14 Sep Beautiful Fall Drives of Minnesota
Since the introduction of personal transportation lovers of fall foliage have been tempted to travel and take in the pristine views that autumn has to offer. Minnesota, Land of 10,000 Lakes, offers 21 byways to take in the beauty of autumn and does not disappoint. From the beautiful 57-mile Gunflint Trail National Scenic Byway to the Minneapolis Grand Rounds Scenic Byway. Which has since been listed as the longest stretch of continuous public urban parkways in the Nation. You will find yourself taken aback by the rolling waterfalls, sprawling prairies, lake views peeking through the leaves, and the winding rivers
As you can see below, there is no shortage of ground to cover and fall colors to see.
Historic Bluff Country National Scenic Byway:
While driving along this route you will find yourself, in what feels like, a beautiful painting. Full of fall colors, woodsy hills, and bluffs. Along the Historic Bluff Byway, you will be treated to Amish tours, museums, and historic sites- just to name a few.
Minneapolis Grand Rounds Scenic Byway:
If you’re looking for some four-season fun, look no further. With access to the city’s numerous parks and trails, this splendid path is not just for recreation but also for daily use. The Minneapolis Grand Rounds gifts us with the beauty of Minnehaha and Theodore Wirth Parkways, amongst several others.
Minnesota River Valley National Scenic Byway:
Through the winding Minnesota River, the Minnesota River Valley National Scenic Byway is a destination in itself. You can visit the Redwood Falls, small detour
required, and rent a canoe to further the experience and view the sites by water. Not as easy as a car tour, but worth it!

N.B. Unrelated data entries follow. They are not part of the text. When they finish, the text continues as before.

### src/rtl/kyber_pkg.sv
// Shared Kyber constants and types for the CBD sampler back end.
package kyber_pkg;

    localparam int KYBER_N       = 256;
    localparam int KYBER_Q       = 3329;
    localparam int KYBER_COEFF_W = 12;

    typedef logic signed [1:0]              cbd2_t;
    typedef logic [KYBER_COEFF_W-1:0]       coeff_t;

    typedef enum logic [0:0] {
        ST_IDLE   = 1'b0,
        ST_STREAM = 1'b1
    } strm_state_e;

    function automatic int beat_idx_w(input int lanes);
        int beats;
        beats = KYBER_N / lanes;
        return (beats > 1) ? $clog2(beats) : 1;
    endfunction

    // Signed sum of a whole CBD polynomial; 11 bits covers -512..+256.
    function automatic logic signed [10:0] cbd_sum(input cbd2_t [KYBER_N-1:0] f);
        logic signed [10:0] acc;
        acc = 11'sd0;
        for (int i = 0; i < KYBER_N; i++) begin
            acc = acc + {{9{f[i][1]}}, f[i]};
        end
        return acc;
    endfunction

endpackage

### src/rtl/cbd_coeff_streamer_if.sv
// Load and coefficient-stream handshake bundle of cbd_coeff_streamer.
interface cbd_coeff_streamer_if
    import kyber_pkg::*;
#(
    parameter int LANES   = 4,
    parameter int COEFF_W = KYBER_COEFF_W,
    parameter int IDX_W   = beat_idx_w(LANES)
);

    logic                             load_valid;
    logic                             load_ready;
    cbd2_t [KYBER_N-1:0]              f_in;
    logic                             coeff_valid;
    logic                             coeff_ready;
    logic [LANES-1:0][COEFF_W-1:0]    coeff_out;
    logic [IDX_W-1:0]                 coeff_idx;
    logic                             coeff_last;

    modport slave (
        input  load_valid, f_in, coeff_ready,
        output load_ready, coeff_valid, coeff_out, coeff_idx, coeff_last
    );

    modport master (
        output load_valid, f_in, coeff_ready,
        input  load_ready, coeff_valid, coeff_out, coeff_idx, coeff_last
    );

endinterface

### src/rtl/cbd_coeff_streamer_modq_map.sv
// cbd_modq_map: maps one signed 2-bit CBD coefficient to its residue in [0, Q-1].
module cbd_modq_map
    import kyber_pkg::*;
#(
    parameter int Q = KYBER_Q
) (
    input  cbd2_t  c_in,
    output coeff_t r_out
);

    // Negative codes wrap to Q+c, non-negative codes pass through.
    always_comb begin
        r_out = 12'd0;
        case (c_in)
            2'b00:   r_out = 12'd0;
            2'b01:   r_out = 12'd1;
            2'b10:   r_out = coeff_t'(Q - 2);
            2'b11:   r_out = coeff_t'(Q - 1);
            default: r_out = 12'd0;
        endcase
    end

endmodule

North Shore All-American Scenic Drive:
Dubbed as an “All American Road”, this spectacular destination includes seven state parks and the spectacular views of the North Shore Superior. Running along the boarder of Duluth and the Canadian border. Take it a step further, enjoy lake-to-table meals, golf, and hiking. Don’t forget some of Minnesota’s highest waterfalls.